Saved data entries:

================

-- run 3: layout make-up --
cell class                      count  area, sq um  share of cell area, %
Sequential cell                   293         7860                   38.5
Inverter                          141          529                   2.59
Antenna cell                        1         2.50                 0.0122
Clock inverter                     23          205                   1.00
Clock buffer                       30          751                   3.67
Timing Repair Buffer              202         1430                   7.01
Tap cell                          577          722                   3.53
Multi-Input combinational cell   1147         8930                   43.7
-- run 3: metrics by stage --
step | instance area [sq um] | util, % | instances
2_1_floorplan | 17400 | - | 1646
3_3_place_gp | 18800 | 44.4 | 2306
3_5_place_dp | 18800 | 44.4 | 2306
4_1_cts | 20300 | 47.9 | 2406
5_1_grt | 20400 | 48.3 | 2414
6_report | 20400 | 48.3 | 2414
===== config.mk =====
export PLATFORM = sky130hd
export DESIGN_NAME = lru_key_value_cache_top
export DESIGN_NICKNAME = d
export VERILOG_FILES = /design/src/hdl/lkvc_pkg.sv /design/src/hdl/lkvc_cell.sv /design/src/hdl/lru_key_value_cache_top.sv
export SDC_FILE = /design/constraint.sdc
export NUM_CORES = 1
export LEC_CHECK = 0
export ABC_AREA = 1
export BUFFER_PORTS_ARGS = -buffer_cell sky130_fd_sc_hd__clkbuf_2
export CAP_MARGIN = 20
export CORE_UTILIZATION = 60
export DETAILED_ROUTE_END_ITERATION = 12
export PLACE_DENSITY_LB_ADDON = 0.08
export SLEW_MARGIN = 0
export SYNTH_ARGS = -nofsm -noshare
export SYNTH_HDL_FRONTEND = slang
export SYNTH_SLANG_ARGS = --single-unit

===== constraint.sdc =====
create_clock -name clk -period 10 [get_ports clk]
set_input_delay 0 -clock clk [delete_from_list [all_inputs] [get_ports clk]]
set_output_delay 0 -clock clk [all_outputs]
set_load 0.02 [all_outputs]

===== src/hdl/lkvc_pkg.sv =====
// ----------------------------------------------------------------------------
// lkvc_pkg
// shared widths, codes and the cell update command of the lru key-value cache
// ----------------------------------------------------------------------------
package lkvc_pkg;

	localparam int KEY_W       = 16;
	localparam int VALUE_W     = 31;
	localparam int CAP_W       = 5;
	localparam int DEF_ENTRIES = 16;

	localparam logic [CAP_W-1:0] CAP_RESET = 5'd16;

	localparam logic OP_GET = 1'b0;
	localparam logic OP_PUT = 1'b1;

	typedef struct packed {
		logic               upd;
		logic               wr;
		logic               age_all;
		logic [KEY_W-1:0]   key;
		logic [VALUE_W-1:0] value;
	} lkvc_cmd_t;

endpackage


===== src/hdl/lkvc_cell.sv =====
// ----------------------------------------------------------------------------
// lkvc_cell
// one cache entry: key, value, valid and recency rank, with search chain links
// ----------------------------------------------------------------------------
module lkvc_cell
	import lkvc_pkg::*;
#(
	parameter int RANK_W = 4
) (
	input  logic               clk,
	input  logic               arst_n,
	input  lkvc_cmd_t          cmd,
	input  logic               sel,
	input  logic [RANK_W-1:0]  thr,
	input  logic [KEY_W-1:0]   look_key,
	input  logic [RANK_W-1:0]  old_rank,
	input  logic               free_in,
	input  logic               hit_in,
	input  logic [VALUE_W-1:0] hval_in,
	input  logic [RANK_W-1:0]  hrank_in,
	output logic               free_out,
	output logic               hit_out,
	output logic [VALUE_W-1:0] hval_out,
	output logic [RANK_W-1:0]  hrank_out,
	output logic               hit,
	output logic               free_claim,
	output logic               old
);

	logic               valid_q;
	logic [RANK_W-1:0]  rank_q;
	logic [KEY_W-1:0]   key_q;
	logic [VALUE_W-1:0] value_q;

	always_ff @(posedge clk or negedge arst_n) begin
		if (!arst_n) begin
			valid_q <= 1'b0;
			rank_q  <= '0;
		end else if (cmd.upd) begin
			if (sel) begin
				valid_q <= 1'b1;
				rank_q  <= '0;
			end else if (valid_q && (cmd.age_all || rank_q < thr)) begin
				rank_q <= rank_q + RANK_W'(1);
			end
		end
	end

	always_ff @(posedge clk) begin
		if (cmd.upd && sel && cmd.wr) begin
			key_q   <= cmd.key;
			value_q <= cmd.value;
		end
	end

	assign hit        = valid_q && (key_q == look_key);
	assign free_claim = !valid_q && !free_in;
	assign free_out   = free_in || !valid_q;
	assign old        = valid_q && (rank_q == old_rank);
	assign hit_out    = hit_in || hit;
	assign hval_out   = hval_in | (hit ? value_q : '0);
	assign hrank_out  = hrank_in | (hit ? rank_q : '0);

endmodule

================

*Assignment*:
When the line with "Timing Repair Buffer" is reached in the data above, begin copying, and stop after the line with "3_3_place_gp | 18800 | 44.4 | 2306"; copy each line exactly, both ends included.

*Problem solution*:
Timing Repair Buffer              202         1430                   7.01
Tap cell                          577          722                   3.53
Multi-Input combinational cell   1147         8930                   43.7
-- run 3: metrics by stage --
step | instance area [sq um] | util, % | instances
2_1_floorplan | 17400 | - | 1646
3_3_place_gp | 18800 | 44.4 | 2306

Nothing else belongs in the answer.